Popescu Marian-Sorin, Firu Dan-Mihai, Mitruţ Radu, Mărgăritescu Dragoş Nicolae, Kamal Adina-Maria, Pădureanu Vlad, Mitruţ Paul
Internal Medicine Department, University of Medicine and Pharmacy of Craiova, Romania.
Cardiology Department, University of Medicine and Pharmacy of Craiova, Emergency University Hospital of Bucharest, Romania.
Curr Health Sci J. 2021 Jul-Sep;47(3):405-411. doi: 10.12865/CHSJ.47.03.11. Epub 2021 Sep 30.
Patients with chronic hepatitis C are subjected to a greater risk of cardiovascular disease and difficult to control diabetes mellitus type 2 (T2DM) comparatively to people that have never contracted Hepatitis C Virus (HCV). We aimed to investigate the impact of T2DM on HCV patients with the help of Fibromax test results compared to nonT2DM patients, and the metabolic differences between the 2 study groups. Our long term goals are to observe the long term impact of achieving systemic virusologic response (SVR) by means of Direct-Acting antivirals (DAA) between the 2 cohorts.
We selected a lot of 200 patients with HCV that will undergo interferon-free DAA-based antiviral treatment for HCV and we used the results of the Fibromax Test to compare the biological parameters of T2DM and nonT2DM patients. RESULTS Among patients with T2DM compared to NonT2DM there is a significant correlation on Steatotest, NashTest, GGT, Glycemia, body weight, height and BMI. Test also showed that 15,5% of the test group had elevated glycemia, indicating the probability of developing diabetes in the future.

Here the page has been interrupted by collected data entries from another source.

--- config.mk ---
export PLATFORM = sky130hd
export DESIGN_NAME = tria_cmd_q
export DESIGN_NICKNAME = d
export VERILOG_FILES = /design/src/rtl/core/tria_pkg.sv /design/src/rtl/core/tria_cmd_q.sv
export SDC_FILE = /design/constraint.sdc
export NUM_CORES = 1
export LEC_CHECK = 0
export ABC_AREA = 0
export BUFFER_PORTS_ARGS = -buffer_cell sky130_fd_sc_hd__buf_2
export CAP_MARGIN = 20
export CORE_MARGIN = 1
export CORE_UTILIZATION = 52
export DETAILED_ROUTE_END_ITERATION = 16
export GPL_TIMING_DRIVEN = 1
export PLACE_DENSITY = 0.85
export SLEW_MARGIN = 20
export SYNTH_ARGS = -nofsm -noshare
export SYNTH_HDL_FRONTEND = slang
export SYNTH_SLANG_ARGS = --single-unit
export TNS_END_PERCENT = 10
--- constraint.sdc ---
create_clock -name clk_i -period 2.9 [get_ports clk_i]
set_input_delay 0 -clock clk_i [delete_from_list [all_inputs] [get_ports clk_i]]
set_output_delay 0 -clock clk_i [all_outputs]
set_load 0.05 [all_outputs]
===== src/hw/rtl/oal_pkg.sv =====
// ----------------------------------------------------------------------------
// oal_pkg
// Shared types and codes for the ordered array list: request operations,
// status codes and the command broadcast to the chain of cells.
// ----------------------------------------------------------------------------
package oal_pkg;

    typedef enum logic [3:0] {
        OP_GET       = 4'd0,
        OP_SET       = 4'd1,
        OP_INS_FIRST = 4'd2,
        OP_INS_AT    = 4'd3,
        OP_INS_LAST  = 4'd4,
        OP_DEL_FIRST = 4'd5,
        OP_DEL_AT    = 4'd6,
        OP_DEL_LAST  = 4'd7,
        OP_SEARCH    = 4'd8
    } t_op;

    typedef enum logic [1:0] {
        ST_OK    = 2'd0,
        ST_RANGE = 2'd1,
        ST_FULL  = 2'd2,
        ST_EMPTY = 2'd3
    } t_status;

    typedef enum logic [2:0] {
        K_NONE,
        K_WRITE,
        K_INSERT,
        K_DELETE,
        K_READ,
        K_SEARCH
    } t_kind;

    typedef struct packed {
        logic  go;
        t_kind kind;
    } t_cell_cmd;

endpackage
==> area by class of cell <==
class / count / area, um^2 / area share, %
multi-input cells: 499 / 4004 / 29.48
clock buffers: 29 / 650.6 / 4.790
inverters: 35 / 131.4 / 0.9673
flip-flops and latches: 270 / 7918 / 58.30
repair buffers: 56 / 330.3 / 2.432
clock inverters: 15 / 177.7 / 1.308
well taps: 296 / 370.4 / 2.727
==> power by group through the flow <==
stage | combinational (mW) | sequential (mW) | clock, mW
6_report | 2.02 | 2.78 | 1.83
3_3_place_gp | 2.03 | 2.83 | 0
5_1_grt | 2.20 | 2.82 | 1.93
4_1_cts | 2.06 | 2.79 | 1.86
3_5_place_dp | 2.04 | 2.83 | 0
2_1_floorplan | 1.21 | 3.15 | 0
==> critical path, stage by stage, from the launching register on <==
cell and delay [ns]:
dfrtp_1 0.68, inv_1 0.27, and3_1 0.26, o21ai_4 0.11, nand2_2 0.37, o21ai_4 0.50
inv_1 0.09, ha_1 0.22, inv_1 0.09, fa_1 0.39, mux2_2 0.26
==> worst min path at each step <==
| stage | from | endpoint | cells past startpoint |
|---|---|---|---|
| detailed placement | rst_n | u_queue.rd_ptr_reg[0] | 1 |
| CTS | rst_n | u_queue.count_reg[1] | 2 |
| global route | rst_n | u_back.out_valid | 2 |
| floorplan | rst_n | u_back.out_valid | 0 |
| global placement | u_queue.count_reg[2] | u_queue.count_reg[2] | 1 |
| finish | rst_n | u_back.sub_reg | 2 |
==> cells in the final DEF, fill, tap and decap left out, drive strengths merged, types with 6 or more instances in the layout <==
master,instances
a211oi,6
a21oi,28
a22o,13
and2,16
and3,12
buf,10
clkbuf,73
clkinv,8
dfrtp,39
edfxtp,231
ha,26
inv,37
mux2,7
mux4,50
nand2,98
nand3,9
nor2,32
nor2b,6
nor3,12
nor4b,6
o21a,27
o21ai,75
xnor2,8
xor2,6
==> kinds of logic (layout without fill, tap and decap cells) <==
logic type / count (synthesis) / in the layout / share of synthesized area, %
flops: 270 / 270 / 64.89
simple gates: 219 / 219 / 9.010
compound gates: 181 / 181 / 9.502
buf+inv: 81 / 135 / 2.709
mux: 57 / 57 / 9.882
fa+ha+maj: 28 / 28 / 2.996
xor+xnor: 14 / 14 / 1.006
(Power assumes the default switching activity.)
**config.mk**
```make
export PLATFORM = sky130hd
export DESIGN_NAME = websocket_frame_deframer_top_flat
export DESIGN_NICKNAME = d
export VERILOG_FILES = /design/src/hdl/wsd_pkg.sv /design/src/hdl/wsd_in_if.sv /design/src/hdl/wsd_out_if.sv /design/src/hdl/websocket_frame_deframer_top.sv /design/src/flat_wrapper.sv
export SDC_FILE = /design/constraint.sdc
export NUM_CORES = 1
export LEC_CHECK = 0
export ABC_AREA = 1
export BUFFER_PORTS_ARGS = -buffer_cell sky130_fd_sc_hd__buf_2
export CORE_UTILIZATION = 45
export CTS_CLUSTER_DIAMETER = 200
export DETAILED_ROUTE_END_ITERATION = 8
export SLEW_MARGIN = 40
export SYNTH_ARGS = -nofsm -noshare
export SYNTH_HDL_FRONTEND = slang
export SYNTH_SLANG_ARGS = --single-unit
```
**constraint.sdc**
```tcl
create_clock -name clk -period 4.8 [get_ports clk]
set_clock_uncertainty 0.15 [all_clocks]
set_input_delay 0.24 -clock clk [delete_from_list [all_inputs] [get_ports clk]]
set_output_delay 0.24 -clock clk [all_outputs]
set_load 0.005 [all_outputs]
```
**src/hdl/wsd_pkg.sv**
```systemverilog
// ----------------------------------------------------------------------------
// wsd_pkg
// Shared constants and codes for the websocket frame deframer.
// ----------------------------------------------------------------------------
package wsd_pkg;

  // Field widths
  localparam int unsigned ByteW   = 8;
  localparam int unsigned OpW     = 4;
  localparam int unsigned KindW   = 2;
  localparam int unsigned MaxLenW = 32;
  localparam int unsigned LenW    = 64;
  localparam int unsigned KeyW    = 32;
  localparam int unsigned CfgIdxW = 1;

  // Register indexes
  localparam logic [CfgIdxW-1:0] REG_MAX_FRAME_LEN   = 1'd0;
  localparam logic [CfgIdxW-1:0] REG_ACCEPT_UNMASKED = 1'd1;

  // Reset value of the frame length limit (32 MiB)
  localparam logic [MaxLenW-1:0] MAX_LEN_RESET = 32'd33554432;

  // Result kinds
  localparam logic [KindW-1:0] KIND_PAYLOAD = 2'd0;
  localparam logic [KindW-1:0] KIND_END     = 2'd1;
  localparam logic [KindW-1:0] KIND_PONG    = 2'd2;
  localparam logic [KindW-1:0] KIND_ERROR   = 2'd3;

  // Error codes
  localparam logic ERR_UNMASKED = 1'b0;
  localparam logic ERR_TOO_LONG = 1'b1;

  // Opcodes and length escapes
  localparam logic [OpW-1:0] OP_CONT      = 4'd0;
  localparam logic [OpW-1:0] OP_BINARY    = 4'd2;
  localparam logic [OpW-1:0] OP_PING      = 4'd9;
  localparam logic [6:0]     LEN16_CODE   = 7'd126;
  localparam logic [6:0]     LEN64_CODE   = 7'd127;

  // One result item
  typedef struct packed {
    logic [KindW-1:0] kind;
    logic [ByteW-1:0] payload_byte;
    logic [OpW-1:0]   message_opcode;
    logic             last;
    logic             error_code;
  } wsd_result_t;

endpackage

```
**src/hdl/wsd_in_if.sv**
```systemverilog
// ----------------------------------------------------------------------------
// wsd_in_if
// Received byte channel: valid/ready with one stream byte.
// ----------------------------------------------------------------------------
interface wsd_in_if import wsd_pkg::*; ();
  logic             valid;
  logic             ready;
  logic [ByteW-1:0] data_byte;

  modport source (output valid, output data_byte, input ready);
  modport sink   (input valid, input data_byte, output ready);
endinterface

```
**src/hdl/wsd_out_if.sv**
```systemverilog
// ----------------------------------------------------------------------------
// wsd_out_if
// Result channel: valid/ready with one deframer result.
// ----------------------------------------------------------------------------
interface wsd_out_if import wsd_pkg::*; ();
  logic             valid;
  logic             ready;
  logic [KindW-1:0] kind;
  logic [ByteW-1:0] payload_byte;
  logic [OpW-1:0]   message_opcode;
  logic             last;
  logic             error_code;

  modport source (output valid, output kind, output payload_byte, output message_opcode,
                  output last, output error_code, input ready);
  modport sink   (input valid, input kind, input payload_byte, input message_opcode,
                  input last, input error_code, output ready);
endinterface

```
**src/hdl/websocket_frame_deframer_top.sv**
```systemverilog
// A result is registered: it is on the output in the cycle after the byte that causes it is accepted.
// One byte per cycle while the result register is empty or draining; it is refilled in the cycle it drains.
// Each byte is one combinational parser step; the 64-bit length decrement and compare set the path.
// Reset (rst, synchronous, active high) returns the parser to the first header byte,
// clears the result valid flag and loads the register defaults (limit 32 MiB, mask required).
// ----------------------------------------------------------------------------
// websocket_frame_deframer_top
// Receive-side frame parser: header, extended length, mask key, unmasked payload.
// ----------------------------------------------------------------------------
module websocket_frame_deframer_top import wsd_pkg::*; (
  input  logic               clk,
  input  logic               rst,
  input  logic               cfg_we,
  input  logic [CfgIdxW-1:0] cfg_index,
  input  logic [MaxLenW-1:0] cfg_data,
  wsd_in_if.sink             rx_bytes,
  wsd_out_if.source          results
);

  // Parser phases
  localparam logic [2:0] PH_HDR0    = 3'd0;
  localparam logic [2:0] PH_HDR1    = 3'd1;
  localparam logic [2:0] PH_EXTLEN  = 3'd2;
  localparam logic [2:0] PH_MASK    = 3'd3;
  localparam logic [2:0] PH_PAYLOAD = 3'd4;
  localparam logic [2:0] PH_HALT    = 3'd5;

  // Configuration
  logic [MaxLenW-1:0] max_frame_len;
  logic               accept_unmasked;

  // Parser state
  logic [2:0]      phase, phase_next;
  logic            final_flag, final_flag_next;
  logic [OpW-1:0]  frame_opcode, frame_opcode_next;
  logic            masked_flag, masked_flag_next;
  logic [3:0]      bytes_left, bytes_left_next;
  logic [LenW-1:0] frame_length, frame_length_next;
  logic [KeyW-1:0] mask_key, mask_key_next;
  logic [1:0]      mask_position, mask_position_next;
  logic [OpW-1:0]  msg_opcode, msg_opcode_next;

  // Result register
  logic        out_valid;
  wsd_result_t out_res;

  // Step outputs
  logic        emit;
  wsd_result_t res;

  // Step helpers
  logic            accept;
  logic [ByteW-1:0] b;
  logic            is_data;
  logic            len_done;
  logic [LenW-1:0] len_val;
  logic            bp_go;
  logic [ByteW-1:0] key_byte;

  assign b        = rx_bytes.data_byte;
  assign is_data  = (frame_opcode <= OP_BINARY);
  assign accept   = rx_bytes.valid && rx_bytes.ready;
  assign key_byte = mask_key[{~mask_position, 3'b000} +: ByteW];

  // Input is taken whenever the result register is empty or draining
  assign rx_bytes.ready = !out_valid || results.ready;

  // One parser step per accepted byte
  always_comb begin
    phase_next         = phase;
    final_flag_next    = final_flag;
    frame_opcode_next  = frame_opcode;
    masked_flag_next   = masked_flag;
    bytes_left_next    = bytes_left;
    frame_length_next  = frame_length;
    mask_key_next      = mask_key;
    mask_position_next = mask_position;
    msg_opcode_next    = msg_opcode;
    emit               = 1'b0;
    res                = '0;
    len_done           = 1'b0;
    len_val            = '0;
    bp_go              = 1'b0;

    case (phase)
      PH_HDR0: begin
        final_flag_next   = b[7];
        frame_opcode_next = b[OpW-1:0];
        phase_next        = PH_HDR1;
      end
      PH_HDR1: begin
        masked_flag_next = b[7];
        if (is_data && !b[7] && !accept_unmasked) begin
          phase_next     = PH_HALT;
          emit           = 1'b1;
          res.kind       = KIND_ERROR;
          res.error_code = ERR_UNMASKED;
        end else begin
          if (is_data && msg_opcode == OP_CONT && frame_opcode != OP_CONT) begin
            msg_opcode_next = frame_opcode;
          end
          frame_length_next = '0;
          if (b[6:0] == LEN16_CODE || b[6:0] == LEN64_CODE) begin
            bytes_left_next = (b[6:0] == LEN16_CODE) ? 4'd2 : 4'd8;
            phase_next      = PH_EXTLEN;
          end else begin
            len_done = 1'b1;
            len_val  = {{(LenW-7){1'b0}}, b[6:0]};
          end
        end
      end
      PH_EXTLEN: begin
        len_val           = {frame_length[LenW-ByteW-1:0], b};
        frame_length_next = len_val;
        bytes_left_next   = bytes_left - 4'd1;
        len_done          = (bytes_left == 4'd1);
      end
      PH_MASK: begin
        mask_key_next   = {mask_key[KeyW-ByteW-1:0], b};
        bytes_left_next = bytes_left - 4'd1;
        bp_go           = (bytes_left == 4'd1);
      end
      PH_PAYLOAD: begin
        mask_position_next = mask_position + 2'd1;
        frame_length_next  = frame_length - {{(LenW-1){1'b0}}, 1'b1};
        if (is_data) begin
          emit               = 1'b1;
          res.kind           = KIND_PAYLOAD;
          res.payload_byte   = masked_flag ? (b ^ key_byte) : b;
          res.message_opcode = msg_opcode;
          res.last           = final_flag && (frame_length == {{(LenW-1){1'b0}}, 1'b1});
        end
        if (frame_length == {{(LenW-1){1'b0}}, 1'b1}) begin
          phase_next = PH_HDR0;
          if (is_data && final_flag) msg_opcode_next = OP_CONT;
        end
      end
      default: begin
        phase_next = PH_HALT;
      end
    endcase

    // Full length known: limit check, then mask key or payload
    if (len_done) begin
      frame_length_next = len_val;
      if (is_data && len_val > {{(LenW-MaxLenW){1'b0}}, max_frame_len}) begin
        phase_next     = PH_HALT;
        emit           = 1'b1;
        res            = '0;
        res.kind       = KIND_ERROR;
        res.error_code = ERR_TOO_LONG;
      end else if (masked_flag_next) begin
        phase_next      = PH_MASK;
        bytes_left_next = 4'd4;
        mask_key_next   = '0;
      end else begin
        mask_key_next = '0;
        bp_go         = 1'b1;
      end
    end

    // Payload start; an empty frame ends here
    if (bp_go) begin
      mask_position_next = 2'd0;
      if (frame_length_next != '0) begin
        phase_next = PH_PAYLOAD;
      end else begin
        phase_next = PH_HDR0;
        if (is_data && final_flag) begin
          emit               = 1'b1;
          res                = '0;
          res.kind           = KIND_END;
          res.message_opcode = msg_opcode_next;
          res.last           = 1'b1;
          msg_opcode_next    = OP_CONT;
        end
      end
    end

    // Ping header answers with a pong request
    if (phase == PH_HDR1 && frame_opcode == OP_PING) begin
      emit     = 1'b1;
      res      = '0;
      res.kind = KIND_PONG;
    end
  end

  // Configuration registers
  always_ff @(posedge clk) begin
    if (rst) begin
      max_frame_len   <= MAX_LEN_RESET;
      accept_unmasked <= 1'b0;
    end else if (cfg_we) begin
      case (cfg_index)
        REG_MAX_FRAME_LEN:   max_frame_len   <= cfg_data;
        REG_ACCEPT_UNMASKED: accept_unmasked <= cfg_data[0];
        default: ;
      endcase
    end
  end

  // Parser state
  always_ff @(posedge clk) begin
    if (rst) begin
      phase         <= PH_HDR0;
      final_flag    <= 1'b0;
      frame_opcode  <= '0;
      masked_flag   <= 1'b0;
      bytes_left    <= '0;
      frame_length  <= '0;
      mask_key      <= '0;
      mask_position <= '0;
      msg_opcode    <= '0;
    end else if (accept) begin
      phase         <= phase_next;
      final_flag    <= final_flag_next;
      frame_opcode  <= frame_opcode_next;
      masked_flag   <= masked_flag_next;
      bytes_left    <= bytes_left_next;
      frame_length  <= frame_length_next;
      mask_key      <= mask_key_next;
      mask_position <= mask_position_next;
      msg_opcode    <= msg_opcode_next;
    end
  end

  // Result register
  always_ff @(posedge clk) begin
    if (rst) begin
      out_valid <= 1'b0;
    end else if (accept) begin
      out_valid <= emit;
    end else if (results.ready) begin
      out_valid <= 1'b0;
    end
  end

  always_ff @(posedge clk) begin
    if (accept && emit) begin
      out_res <= res;
    end
  end

  assign results.valid          = out_valid;
  assign results.kind           = out_res.kind;
  assign results.payload_byte   = out_res.payload_byte;
  assign results.message_opcode = out_res.message_opcode;
  assign results.last           = out_res.last;
  assign results.error_code     = out_res.error_code;

`ifndef ASSERT_OFF
  // Phase code stays within the defined phases
  a_phase_range: assert property (@(posedge clk) disable iff (rst)
    phase <= PH_HALT)
    else $error("parser phase out of range");

  // Halt is sticky until reset
  a_halt_sticky: assert property (@(posedge clk) disable iff (rst)
    phase == PH_HALT |=> phase == PH_HALT)
    else $error("parser left halt without reset");

  // A pending error result implies the parser is halted
  a_err_halts: assert property (@(posedge clk) disable iff (rst)
    out_valid && out_res.kind == KIND_ERROR |-> phase == PH_HALT)
    else $error("error reported but parser not halted");

  // No result is produced once halted
  a_halt_silent: assert property (@(posedge clk) disable iff (rst)
    accept && phase == PH_HALT |-> !emit)
    else $error("result produced while halted");

  // Payload phase always has bytes left to consume
  a_payload_len: assert property (@(posedge clk) disable iff (rst)
    phase == PH_PAYLOAD |-> frame_length != '0)
    else $error("payload phase with zero length");
`endif

endmodule
```
**src/flat_wrapper.sv**
```systemverilog
// flat-port wrapper written by rule: the top's interface ports become plain ports
module websocket_frame_deframer_top_flat import wsd_pkg::*;
  (clk, rst, cfg_we, cfg_index, cfg_data, rx_bytes_valid, rx_bytes_data_byte, rx_bytes_ready, results_valid, results_kind, results_payload_byte, results_message_opcode, results_last, results_error_code, results_ready);
  wsd_in_if rx_bytes_i ();
  wsd_out_if results_i ();
  input  logic clk;
  input  logic rst;
  input  logic cfg_we;
  input  logic [CfgIdxW-1:0] cfg_index;
  input  logic [MaxLenW-1:0] cfg_data;
  input wire logic [$bits(rx_bytes_i.valid)-1:0] rx_bytes_valid;
  input wire logic [$bits(rx_bytes_i.data_byte)-1:0] rx_bytes_data_byte;
  output wire logic [$bits(rx_bytes_i.ready)-1:0] rx_bytes_ready;
  output wire logic [$bits(results_i.valid)-1:0] results_valid;
  output wire logic [$bits(results_i.kind)-1:0] results_kind;
  output wire logic [$bits(results_i.payload_byte)-1:0] results_payload_byte;
  output wire logic [$bits(results_i.message_opcode)-1:0] results_message_opcode;
  output wire logic [$bits(results_i.last)-1:0] results_last;
  output wire logic [$bits(results_i.error_code)-1:0] results_error_code;
  input wire logic [$bits(results_i.ready)-1:0] results_ready;
  assign rx_bytes_i.valid = rx_bytes_valid;
  assign rx_bytes_i.data_byte = rx_bytes_data_byte;
  assign rx_bytes_ready = rx_bytes_i.ready;
  assign results_valid = results_i.valid;
  assign results_kind = results_i.kind;
  assign results_payload_byte = results_i.payload_byte;
  assign results_message_opcode = results_i.message_opcode;
  assign results_last = results_i.last;
  assign results_error_code = results_i.error_code;
  assign results_i.ready = results_ready;
  websocket_frame_deframer_top u_core (.clk(clk), .rst(rst), .cfg_we(cfg_we), .cfg_index(cfg_index), .cfg_data(cfg_data), .rx_bytes(rx_bytes_i), .results(results_i));
endmodule
```
== Word level (Yosys, flattened, before mapping) ==
Index checks and enable logic that the tools add are counted.

* Add/subtract/negate cells: 3
* Magnitude comparators: 2
* Eq/ne operators: 9
* Shift operators: 1
* Muxes and demuxes: 64
* Bitwise gates (word level): 3
* Reductions and logical operators: 26

{| class="wikitable"
|+ Operator list
! cell !! number
|-
| $pmux 64 s3 || 1
|-
| $mux 64 || 2
|-
| $pmux 64 s2 || 1
|-
| $mux 32 || 3
|-
| $mux 16 || 5
|-
| $eq 64x1->1 const B || 1
|-
| $gt 64x32->1 || 1
|-
| $reduce_bool 64->1 || 1
|-
| $sub 64x1->64 const B || 1
|-
| $mux 4 || 13
|-
| $shiftx 32x6->8 || 1
|-
| $mux 13 || 2
|-
| $mux 3 || 8
|-
| $mux 1 || 17
|-
| $pmux 4 s2 || 2
|-
| $eq 7x7->1 const B || 2
|-
| $mux 7 || 2
|-
| $pmux 3 s4 || 1
|-
| $logic_and 1x1->1 || 10
|-
| $mux 8 || 1
|-
| $reduce_and 2->1 || 4
|-
| $xor 8x8->8 || 1
|-
| $eq 3x2->1 const B || 2
|-
| $mux 2 || 3
|-
| 18 further kinds || 23
|}

* Register bits: 165
* Output and inout bits: 18

== Depth between registers and ports, before layout ==
Gate-level depths: netlist of the first run.

* Depth in word-level cells: 14
* Gate-level depth with buffers: 25
* Gate-level depth less buffers: 25

== Worst setup path before layout of the first run ==
No wires, ideal clock.

* Kind: reg-to-reg
* Start point: register u_core.phase[2]
* End point: register u_core.out_res, in the netlist u_core.results.error_code, enable pin
* Setup time: 0.364 ns
* Data arrival time: 2.888 ns
* Data required time: 4.286 ns
* Slack: 1.398 ns
* Stages on the path, launching flop included: 19
* Cells stage by stage: dfxtp_1 > inv_2 > nand3_2 > buf_2 > buf_2 > nor2_1 > ha_1 > nand2_1 > nor2_1 > nand2_1 > nor4_1 > nand4_1 > nand3_1 > a21oi_2 > nor2_2 > nand3_2 > nand2_1 > nand2_1 > inv_1

* Longest elaborated chain between the ends: 11
* Elaborated cells between the ends (all ways): 25

{| class="wikitable"
|+ RTL lines
! what !! RTL line !! text
|-
| from (decl) || websocket_frame_deframer_top.sv:33 || <nowiki>logic [2:0] phase, phase_next;</nowiki>
|-
| from (signal assigned) || websocket_frame_deframer_top.sv:215 || <nowiki>phase <= phase_next;</nowiki>
|-
| $eq 3x2->1 / $eq 3x1->1 (equally long branches) || websocket_frame_deframer_top.sv:85, websocket_frame_deframer_top.sv:181 ||
|-
| $pmux 64 s2 || websocket_frame_deframer_top.sv:85 || <nowiki>case (phase)</nowiki>
|-
| $gt 64x32->1 || websocket_frame_deframer_top.sv:146 || <nowiki>if (is_data && len_val > {{(LenW-MaxLenW){1'b0}}, max_frame_len}) begin</nowiki>
|-
| $logic_and 1x1->1 || websocket_frame_deframer_top.sv:146 ||
|-
| $mux 1 || websocket_frame_deframer_top.sv:146 ||
|-
| $mux 1 || websocket_frame_deframer_top.sv:144 || <nowiki>if (len_done) begin</nowiki>
|-
| $mux 1 || websocket_frame_deframer_top.sv:169 || <nowiki>if (is_data && final_flag) begin</nowiki>
|-
| $mux 1 || websocket_frame_deframer_top.sv:165 || <nowiki>if (frame_length_next != '0) begin</nowiki>
|-
| $mux 1 || websocket_frame_deframer_top.sv:163 || <nowiki>if (bp_go) begin</nowiki>
|-
| $mux 1 (*) || websocket_frame_deframer_top.sv:181 || <nowiki>if (phase == PH_HDR1 && frame_opcode == OP_PING) begin</nowiki>
|-
| $logic_and 1x1->1 (*) || websocket_frame_deframer_top.sv:239 || <nowiki>if (accept && emit) begin</nowiki>
|-
| to (signal assigned) || websocket_frame_deframer_top.sv:240 || <nowiki>out_res <= res;</nowiki>
|-
| to (decl) || websocket_frame_deframer_top.sv:45 || <nowiki>wsd_result_t out_res;</nowiki>
|}

Every way passes the cells marked *; elsewhere a longest branch is shown, timed or not.
A chain may end at the register's enable or synchronous reset.

== Worst setup path after layout of the first run ==
* Start point: register u_core.phase[0]
* End point: register u_core.out_res, in the netlist u_core.results.error_code, enable pin

The elaborated chain is that of the path after synthesis.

Our results suggest that HCV patients that also have T2DM are subjected to a combined higher risk of accelerated steatosis development, steatohepatitis, added difficulty in controlling glycemic levels. All these previous elements combined with a prevalence for patients to be overweight have a negative metabolic impact. Eradication of HCV with the help of DAA is important in order to help improving the metabolic impact of diabetes on steatosis, steatohepatitis. An added benefit is better management of glycemic control by decreasing insulin use and eliminating one risk factor of T2DM.
与从未感染丙型肝炎病毒(HCV)的人相比,慢性丙型肝炎患者患心血管疾病的风险更高,且更难控制2型糖尿病(T2DM)。我们旨在借助Fibromax检测结果,研究T2DM对HCV患者的影响,并比较两个研究组之间的代谢差异。我们的长期目标是观察通过直接作用抗病毒药物(DAA)实现持续病毒学应答(SVR)对这两个队列的长期影响。
我们选取了200例将接受基于DAA的无干扰素抗HCV治疗的HCV患者,并利用Fibromax检测结果比较T2DM和非T2DM患者的生物学参数。结果:与非T2DM患者相比,T2DM患者在脂肪变性检测、非酒精性脂肪性肝炎检测、γ-谷氨酰转移酶、血糖、体重、身高和体重指数方面存在显著相关性。检测还显示,15.5%的测试组患者血糖升高,表明未来有患糖尿病的可能性。
我们的结果表明,同时患有T2DM的HCV患者发生脂肪变性加速发展、脂肪性肝炎的综合风险更高,控制血糖水平的难度更大。所有这些因素加上患者超重的患病率,对代谢有负面影响。借助DAA根除HCV对于改善糖尿病对脂肪变性、脂肪性肝炎的代谢影响很重要。另一个好处是通过减少胰岛素使用和消除T2DM的一个风险因素,更好地控制血糖。